▶ [What the task asks] Begin with the line that has "clk_latency_ps = 560". Give it and every line after it again, exactly, through the end of the entries below.

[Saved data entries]
== Segment start ==

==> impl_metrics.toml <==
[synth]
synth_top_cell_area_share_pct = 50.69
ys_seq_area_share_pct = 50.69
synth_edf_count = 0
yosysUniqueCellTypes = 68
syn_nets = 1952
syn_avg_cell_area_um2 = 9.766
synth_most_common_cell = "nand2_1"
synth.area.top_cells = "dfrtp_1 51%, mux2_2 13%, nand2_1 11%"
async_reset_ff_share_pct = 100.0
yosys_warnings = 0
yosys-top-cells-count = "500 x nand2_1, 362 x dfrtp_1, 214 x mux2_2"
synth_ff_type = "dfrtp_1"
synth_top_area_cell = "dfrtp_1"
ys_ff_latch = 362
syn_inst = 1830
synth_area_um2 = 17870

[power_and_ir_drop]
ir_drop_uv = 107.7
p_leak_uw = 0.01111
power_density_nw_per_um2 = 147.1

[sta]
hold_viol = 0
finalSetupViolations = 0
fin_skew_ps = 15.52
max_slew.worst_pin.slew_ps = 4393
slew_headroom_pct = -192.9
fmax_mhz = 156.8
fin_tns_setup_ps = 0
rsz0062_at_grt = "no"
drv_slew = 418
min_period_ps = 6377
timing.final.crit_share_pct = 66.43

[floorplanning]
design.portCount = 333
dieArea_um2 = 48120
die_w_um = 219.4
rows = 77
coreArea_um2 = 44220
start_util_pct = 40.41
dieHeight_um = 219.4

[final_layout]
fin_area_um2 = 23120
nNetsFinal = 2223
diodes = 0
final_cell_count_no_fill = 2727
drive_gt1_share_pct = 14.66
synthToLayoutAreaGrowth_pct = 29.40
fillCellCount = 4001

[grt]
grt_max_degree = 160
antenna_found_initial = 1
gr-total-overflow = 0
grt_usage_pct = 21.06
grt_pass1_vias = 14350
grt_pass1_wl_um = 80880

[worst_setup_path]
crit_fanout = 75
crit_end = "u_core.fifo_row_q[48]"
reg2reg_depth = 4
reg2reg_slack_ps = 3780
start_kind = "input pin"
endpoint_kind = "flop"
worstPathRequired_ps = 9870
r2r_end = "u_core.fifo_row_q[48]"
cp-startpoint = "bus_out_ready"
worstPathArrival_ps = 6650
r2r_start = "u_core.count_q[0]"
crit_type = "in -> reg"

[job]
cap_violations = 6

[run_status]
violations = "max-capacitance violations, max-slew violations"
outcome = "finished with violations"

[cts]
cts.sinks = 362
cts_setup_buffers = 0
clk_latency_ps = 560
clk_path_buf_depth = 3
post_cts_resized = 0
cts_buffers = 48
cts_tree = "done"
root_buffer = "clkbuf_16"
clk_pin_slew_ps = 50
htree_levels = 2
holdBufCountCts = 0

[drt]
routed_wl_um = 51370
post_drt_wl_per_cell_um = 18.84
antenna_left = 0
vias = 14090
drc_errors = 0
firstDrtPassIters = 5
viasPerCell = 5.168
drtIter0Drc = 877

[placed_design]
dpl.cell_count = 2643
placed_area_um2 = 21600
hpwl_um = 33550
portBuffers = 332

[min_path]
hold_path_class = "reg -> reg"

== Segment end ==

▶ [Written response]
clk_latency_ps = 560
clk_path_buf_depth = 3
post_cts_resized = 0
cts_buffers = 48
cts_tree = "done"
root_buffer = "clkbuf_16"
clk_pin_slew_ps = 50
htree_levels = 2
holdBufCountCts = 0

[drt]
routed_wl_um = 51370
post_drt_wl_per_cell_um = 18.84
antenna_left = 0
vias = 14090
drc_errors = 0
firstDrtPassIters = 5
viasPerCell = 5.168
drtIter0Drc = 877

[placed_design]
dpl.cell_count = 2643
placed_area_um2 = 21600
hpwl_um = 33550
portBuffers = 332

[min_path]
hold_path_class = "reg -> reg"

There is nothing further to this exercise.